From 2008-2011, Flagship invoices indicated that Flagship earned approximately $400,000 for security-related equipment and services it provided to the police department in connection with the grant. In 2009, Flagship billed the police department approximately $15,000 for renovations to the police department dispatch area.
Section 19 of the conflict of interest law prohibits a municipal employee from participating as such an employee in a particular matter in which to his knowledge he, or a business organization in which he is serving as officer, director, trustee, partner or employee, has a financial interest. The PEL states that Connors violated § 19 by, as a municipal employee, providing information that was included in the bid specifications for the Secure Our Schools grant, while knowing that he intended to bid on that contract. If, prior to participating in the matter, Connors had filed a written disclosure with the police chief about his financial interest in the matter, and if he had received an advance written determination from the police chief that his financial interest was not so substantial as to be deemed likely to affect the integrity of his services which the municipality may expect from him, he could have participated in the matter without violating § 19. Connors did not seek or obtain such a determination.
Section 20 prohibits a municipal employee from having a financial interest in a contract made by a municipal agency of the same city or town, in which the city or town is an interested party of which financial interest he has knowledge or has reason to know.

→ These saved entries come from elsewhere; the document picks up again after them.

File: src/rtl/matvec_scheduler.sv
// matvec_scheduler
//   Runs a batch of up to NUM_JOBS matrix-vector jobs through one shared
//   matvec engine. For every selected job it:
//     - pulses the engine start;
//     - streams the input vector from vector SRAM in BANDWIDTH-word chunks;
//     - exposes the job index so the matrix loader can pick the weight bank;
//     - saturates each Q20.12 engine result to Q4.12 and writes it to the
//       gate result buffer at {job, row}.
//
// Ports
//   clk, rst_n        clock, asynchronous active-low reset
//   cmd_*             batch request (valid/ready, job mask, rows, cols)
//   done              one-cycle pulse at batch end
//   err_timeout       sticky: engine stalled in RUN for TIMEOUT cycles
//   sat_flag          sticky: some written result was clipped
//   mv_*              engine control, vector-load and result interface
//   vec_rd_*          vector SRAM read port (1-cycle read latency)
//   res_wr_*          result buffer write port (combinational from result strobe)
module matvec_scheduler #(
  parameter int MAX_ROWS  = 64,
  parameter int MAX_COLS  = 64,
  parameter int BANDWIDTH = 16,
  parameter int NUM_JOBS  = 4,
  parameter int TIMEOUT   = 4096,
  parameter int DATA_W    = 16,
  localparam int R  = $clog2(MAX_ROWS),
  localparam int C  = $clog2(MAX_COLS),
  localparam int J  = $clog2(NUM_JOBS),
  localparam int TW = $clog2(TIMEOUT + 1)
) (
  input  logic                          clk,
  input  logic                          rst_n,
  input  logic                          cmd_valid,
  output logic                          cmd_ready,
  input  logic [NUM_JOBS-1:0]           cmd_job_mask,
  input  logic [R:0]                    cmd_rows,
  input  logic [C:0]                    cmd_cols,
  output logic                          done,
  output logic                          err_timeout,
  output logic                          sat_flag,
  output logic                          mv_start,
  output logic [R:0]                    mv_num_rows,
  output logic [C:0]                    mv_num_cols,
  output logic [J-1:0]                  mv_job,
  output logic                          mv_vec_we,
  output logic [C-1:0]                  mv_vec_base,
  output logic [DATA_W*BANDWIDTH-1:0]   mv_vec_data,
  input  logic                          mv_busy,
  input  logic signed [31:0]            mv_result,
  input  logic                          mv_result_valid,
  output logic                          vec_rd_en,
  output logic [C-1:0]                  vec_rd_addr,
  input  logic [DATA_W*BANDWIDTH-1:0]   vec_rd_data,
  output logic                          res_wr_en,
  output logic [J+R-1:0]                res_wr_addr,
  output logic [DATA_W-1:0]             res_wr_data
);

  typedef enum logic [5:0] {
    S_IDLE  = 6'b000001,
    S_PICK  = 6'b000010,
    S_START = 6'b000100,
    S_VLOAD = 6'b001000,
    S_RUN   = 6'b010000,
    S_DONE  = 6'b100000
  } state_t;

  localparam logic signed [31:0] SAT_MAX  = (32'sd1 <<< (DATA_W - 1)) - 32'sd1;
  localparam logic signed [31:0] SAT_MIN  = -(32'sd1 <<< (DATA_W - 1));
  localparam logic [C:0]         BW_STEP  = (C + 1)'(BANDWIDTH);
  localparam logic [TW-1:0]      TMO_LAST = TW'(TIMEOUT - 1);

  function automatic logic [DATA_W-1:0] sat_word(input logic signed [31:0] x);
    if (x > SAT_MAX)      return {1'b0, {(DATA_W-1){1'b1}}};
    else if (x < SAT_MIN) return {1'b1, {(DATA_W-1){1'b0}}};
    else                  return x[DATA_W-1:0];
  endfunction

  function automatic logic sat_hit(input logic signed [31:0] x);
    return (x > SAT_MAX) || (x < SAT_MIN);
  endfunction

  state_t              state, state_nx;
  logic [NUM_JOBS-1:0] mask_q;
  logic [R:0]          rows_q;
  logic [C:0]          cols_q;
  logic [J-1:0]        job_q;
  logic [C:0]          rd_addr_q;   // next chunk base to read; one wider so it can pass cols
  logic [R:0]          row_q;
  logic [TW-1:0]       tmo_q;
  logic                err_q;
  logic                sat_q;
  logic                vld_p1;
  logic [C-1:0]        base_p1;

  logic                rd_more;
  logic                row_open;
  logic                wr_fire;
  logic                run_exit;
  logic                tmo_hit;
  logic [J-1:0]        pick_idx;

  assign rd_more  = (rd_addr_q < cols_q);
  assign row_open = (row_q < rows_q);
  assign wr_fire  = (state == S_RUN) && mv_result_valid && row_open;
  assign run_exit = (state == S_RUN) && !row_open && !mv_busy;
  assign tmo_hit  = (state == S_RUN) && !mv_result_valid && (tmo_q == TMO_LAST);

  // Lowest set bit wins, so jobs run in ascending index order.
  always_comb begin
    pick_idx = '0;
    for (int i = NUM_JOBS - 1; i >= 0; i--) begin
      if (mask_q[i]) pick_idx = J'(i);
    end
  end

  always_ff @(posedge clk or negedge rst_n) begin
    if (!rst_n) state <= S_IDLE;
    else        state <= state_nx;
  end

  always_comb begin
    state_nx = state;
    case (state)
      S_IDLE:  if (cmd_valid) state_nx = S_PICK;
      S_PICK:  state_nx = (mask_q == '0) ? S_DONE : S_START;
      S_START: state_nx = S_VLOAD;
      // Leave once the write for the final chunk is on the bus.
      S_VLOAD: if (vld_p1 && !rd_more) state_nx = S_RUN;
      S_RUN: begin
        if (run_exit)     state_nx = S_PICK;
        else if (tmo_hit) state_nx = S_DONE;
      end
      S_DONE:  state_nx = S_IDLE;
      default: state_nx = S_IDLE;
    endcase
  end

  assign cmd_ready = (state == S_IDLE);
  assign done      = (state == S_DONE);
  assign mv_start  = (state == S_START);
  assign vec_rd_en = (state == S_VLOAD) && rd_more;

  always_ff @(posedge clk or negedge rst_n) begin
    if (!rst_n) begin
      mask_q    <= '0;
      rows_q    <= '0;
      cols_q    <= '0;
      job_q     <= '0;
      rd_addr_q <= '0;
      row_q     <= '0;
      tmo_q     <= '0;
      err_q     <= 1'b0;
      sat_q     <= 1'b0;
      vld_p1    <= 1'b0;
      base_p1   <= '0;
    end else begin
      // Stage p1: SRAM data returns one cycle after the read, so the
      // engine write strobe and base address follow the read by one cycle.
      vld_p1  <= vec_rd_en;
      base_p1 <= rd_addr_q[C-1:0];
      case (state)
        S_IDLE: begin
          if (cmd_valid) begin
            mask_q <= cmd_job_mask;
            rows_q <= cmd_rows;
            cols_q <= cmd_cols;
            err_q  <= 1'b0;
            sat_q  <= 1'b0;
          end
        end
        S_PICK: begin
          if (mask_q != '0) begin
            job_q  <= pick_idx;
            mask_q <= mask_q & (mask_q - NUM_JOBS'(1));
          end
        end
        S_START: begin
          rd_addr_q <= '0;
          row_q     <= '0;
          tmo_q     <= '0;
        end
        S_VLOAD: begin
          if (rd_more) rd_addr_q <= rd_addr_q + BW_STEP;
        end
        S_RUN: begin
          if (wr_fire) begin
            row_q <= row_q + (R + 1)'(1);
            if (sat_hit(mv_result)) sat_q <= 1'b1;
          end
          if (mv_result_valid)  tmo_q <= '0;
          else if (!tmo_hit)    tmo_q <= tmo_q + TW'(1);
          // A stalled engine abandons the rest of the batch.
          if (tmo_hit && !run_exit) begin
            err_q  <= 1'b1;
            mask_q <= '0;
          end
        end
        default: ;
      endcase
    end
  end

  assign mv_num_rows = rows_q;
  assign mv_num_cols = cols_q;
  assign mv_job      = job_q;
  assign mv_vec_we   = vld_p1;
  assign mv_vec_base = base_p1;
  assign mv_vec_data = vec_rd_data;
  assign vec_rd_addr = rd_addr_q[C-1:0];
  assign err_timeout = err_q;
  assign sat_flag    = sat_q;

  assign res_wr_en   = wr_fire;
  assign res_wr_addr = {job_q, row_q[R-1:0]};
  assign res_wr_data = wr_fire ? sat_word(mv_result) : '0;

endmodule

The PEL states that Connors violated section 20 by having a financial interest in the Flagship Security contracts with the police department as a shareholder and president of Flagship. Although there are several exemptions to section 20, Connors was not eligible for any of them.
As stated in the PEL, “Public officials and employees should understand that individuals who perform services for a municipal agency or who serve in appointed, unpaid municipal positions, including those with limited or ill-defined duties, are not exempt from the conflict of interest law.”
The Commission issues a PEL if it determines that the public interest would be best served by explaining how the conflict of interest law applies in a particular set of circumstances. By agreeing to the Commission's issuance of the PEL, Connors does not admit to violating the conflict of interest law. The PEL is the final resolution of this matter, and the Commission will not take any formal action against Connors.